The contrast between the
two cases could not be sharper. The underlying reason can be summed
up with the one word that explains a great deal of contemporary politics:
oil.
US imperialism invaded Iraq
primarily to seize control of its energy resources. The Democrats supported
this agenda to the hilt. Not wanting to challenge the US, the other
major powers, including Britain, France, Germany, Japan, Russia and
China, either joined in or remained silent over the war crimes against
the Iraqi people. The UN stepped in and gave its blessing to this illegal
war of aggression.
Sudan is also an oil-rich
and strategically located state.
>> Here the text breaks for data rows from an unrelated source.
`config.mk`:
```
export PLATFORM = sky130hd
export DESIGN_NAME = pass_tx_flat
export DESIGN_NICKNAME = d
export VERILOG_FILES = /design/src/rtl/pass_tx_pkg.sv /design/src/rtl/pass_tx_if.sv /design/src/rtl/pass_sym_timer.sv /design/src/rtl/pass_tx.sv /design/src/flat_wrapper.sv
export SDC_FILE = /design/constraint.sdc
export NUM_CORES = 1
export LEC_CHECK = 0
export ABC_AREA = 1
export CORE_MARGIN = 3
export CORE_UTILIZATION = 40
export CTS_CLUSTER_SIZE = 10
export DETAILED_ROUTE_END_ITERATION = 10
export PLACE_DENSITY_LB_ADDON = 0.25
export REMOVE_ABC_BUFFERS = 1
export SYNTH_ARGS = -nofsm -noshare
export SYNTH_HDL_FRONTEND = slang
export SYNTH_HIERARCHICAL = 1
export SYNTH_SLANG_ARGS = --single-unit
```
`constraint.sdc`:
```
create_clock -name clk -period 2.3 [get_ports clk]
set_clock_uncertainty 0.15 [all_clocks]
set_input_delay 0.69 -clock clk [delete_from_list [all_inputs] [get_ports clk]]
set_output_delay 0.69 -clock clk [all_outputs]
set_load 0.05 [all_outputs]
```
`src/rtl/pass_tx_pkg.sv`:
```
// Shared definitions for the dual-rail RZ transmitter: FSM encoding, link symbols, default timing.
package pass_tx_pkg;

  typedef enum logic [1:0] {
    IDLE = 2'd0,
    SYM  = 2'd1,
    GAP  = 2'd2
  } state_t;

  // {x, y} order; 2'b11 is never driven
  localparam logic [1:0] LINK_IDLE = 2'b00;
  localparam logic [1:0] LINK_ONE  = 2'b01;
  localparam logic [1:0] LINK_ZERO = 2'b10;

  localparam int DEF_BIT_CYC = 2;
  localparam int DEF_GAP_CYC = 1;

  function automatic int max2(input int a, input int b);
    return (a > b) ? a : b;
  endfunction

endpackage

```
`src/rtl/pass_tx_if.sv`:
```
// Word-side valid/ready handshake into the transmitter; master is the word source.
interface pass_tx_if #(
  parameter int DATA_W = 8
) ();
  logic [DATA_W-1:0] data_in;
  logic              valid_in;
  logic              ready_out;

  modport master (output data_in, output valid_in, input ready_out);
  modport slave  (input data_in, input valid_in, output ready_out);
endinterface

```
`src/rtl/pass_sym_timer.sv`:
```
// Load/terminal-count down-counter timing symbol and gap holds; tc is high while the count is zero.
// Loading N-1 on entry to a state yields exactly N cycles in that state; never wraps below zero.
module pass_sym_timer #(
  parameter int CNT_W = 2
) (
  input  logic             clk,
  input  logic             rst_n,
  input  logic             load,
  input  logic [CNT_W-1:0] load_val,
  output logic             tc
);
  logic [CNT_W-1:0] cnt;

  always_ff @(posedge clk or negedge rst_n) begin
    if (!rst_n) begin
      cnt <= '0;
    end else if (load) begin
      cnt <= load_val;
    end else if (cnt != '0) begin
      cnt <= cnt - 1'b1;
    end
  end

  assign tc = (cnt == '0);
endmodule

```
`src/rtl/pass_tx.sv`:
```
// Serializes a word MSB-first as dual-rail RZ symbols on (x, y); accept-to-first-symbol is one cycle.
// ready_out is high only in IDLE, so the source is stalled for the whole frame.
module pass_tx
  import pass_tx_pkg::*;
#(
  parameter int DATA_W  = 8,
  parameter int BIT_CYC = DEF_BIT_CYC,
  parameter int GAP_CYC = DEF_GAP_CYC
) (
  input  logic        clk,
  input  logic        rst_n,
  pass_tx_if.slave    word,
  output logic        x_out,
  output logic        y_out,
  output logic        busy,
  output logic        done
);
  localparam int IDX_W = (DATA_W > 1) ? $clog2(DATA_W) : 1;
  localparam int CNT_W = $clog2(max2(BIT_CYC, GAP_CYC) + 1);
  localparam logic [CNT_W-1:0] BIT_LD = CNT_W'(BIT_CYC - 1);
  localparam logic [CNT_W-1:0] GAP_LD = CNT_W'(GAP_CYC - 1);
  localparam logic [IDX_W-1:0] IDX_TOP = IDX_W'(DATA_W - 1);

  state_t            state, state_nxt;
  logic [DATA_W-1:0] sreg, sreg_nxt;
  logic [IDX_W-1:0]  idx, idx_nxt;
  logic              tmr_load;
  logic [CNT_W-1:0]  tmr_val;
  logic              tc;
  logic [1:0]        link_nxt;

  pass_sym_timer #(.CNT_W(CNT_W)) u_timer (
    .clk      (clk),
    .rst_n    (rst_n),
    .load     (tmr_load),
    .load_val (tmr_val),
    .tc       (tc)
  );

  always_ff @(posedge clk or negedge rst_n) begin
    if (!rst_n) begin
      state <= IDLE;
      sreg  <= '0;
      idx   <= '0;
      x_out <= 1'b0;
      y_out <= 1'b0;
    end else begin
      state          <= state_nxt;
      sreg           <= sreg_nxt;
      idx            <= idx_nxt;
      {x_out, y_out} <= link_nxt;
    end
  end

  always_comb begin
    state_nxt = state;
    sreg_nxt  = sreg;
    idx_nxt   = idx;
    tmr_load  = 1'b0;
    tmr_val   = BIT_LD;
    case (state)
      IDLE: begin
        if (word.valid_in) begin
          state_nxt = SYM;
          sreg_nxt  = word.data_in;
          idx_nxt   = IDX_TOP;
          tmr_load  = 1'b1;
          tmr_val   = BIT_LD;
        end
      end
      SYM: begin
        if (tc) begin
          state_nxt = GAP;
          tmr_load  = 1'b1;
          tmr_val   = GAP_LD;
        end
      end
      GAP: begin
        if (tc) begin
          if (idx == '0) begin
            state_nxt = IDLE;
          end else begin
            state_nxt = SYM;
            sreg_nxt  = sreg << 1;
            idx_nxt   = idx - 1'b1;
            tmr_load  = 1'b1;
            tmr_val   = BIT_LD;
          end
        end
      end
      default: state_nxt = IDLE;
    endcase
  end

  // Link pins are registered, so the code is derived from the state being entered
  always_comb begin
    link_nxt = LINK_IDLE;
    if (state_nxt == SYM) begin
      link_nxt = sreg_nxt[DATA_W-1] ? LINK_ONE : LINK_ZERO;
    end
  end

  assign word.ready_out = (state == IDLE);
  assign busy           = (state != IDLE);
  assign done           = (state == GAP) && tc && (idx == '0);
endmodule

```
`src/flat_wrapper.sv`:
```
// flat-port wrapper written by rule: the top's interface ports become plain ports
module pass_tx_flat import pass_tx_pkg::*;
#(
  parameter int DATA_W  = 8,
  parameter int BIT_CYC = DEF_BIT_CYC,
  parameter int GAP_CYC = DEF_GAP_CYC
)
  (clk, rst_n, x_out, y_out, busy, done, word_data_in, word_valid_in, word_ready_out);
  pass_tx_if #(.DATA_W(DATA_W)) word_i ();
  input  logic clk;
  input  logic rst_n;
  output logic x_out;
  output logic y_out;
  output logic busy;
  output logic done;
  input wire logic [$bits(word_i.data_in)-1:0] word_data_in;
  input wire logic [$bits(word_i.valid_in)-1:0] word_valid_in;
  output wire logic [$bits(word_i.ready_out)-1:0] word_ready_out;
  assign word_i.data_in = word_data_in;
  assign word_i.valid_in = word_valid_in;
  assign word_ready_out = word_i.ready_out;
  pass_tx #(.DATA_W(DATA_W), .BIT_CYC(BIT_CYC), .GAP_CYC(GAP_CYC)) u_core (.clk(clk), .rst_n(rst_n), .word(word_i), .x_out(x_out), .y_out(y_out), .busy(busy), .done(done));
endmodule
```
However, the rising power that has
secured the greatest influence in the country is China. Beijing’s
attempts to develop political and economic influence in Africa is viewed
as a threat in both the US and Europe. The moral outage over Darfur
is a convenient means for undermining Chinese influence and providing
the US and its allies with a pretext if a broader military intervention
is deemed necessary.
The United Nations is simply
the clearing house for these imperialist intrigues. Its top officials
are little more than mouthpieces for the major powers, providing sanctimonious
expressions of disquiet about the desperate situation of the people
of Darfur, while maintaining a studied silence on US crimes in Iraq.
The very last concern of the representatives of the UN and the major
imperialist powers is the plight of millions of ordinary working people
in Darfur, Iraq and anywhere else in the world.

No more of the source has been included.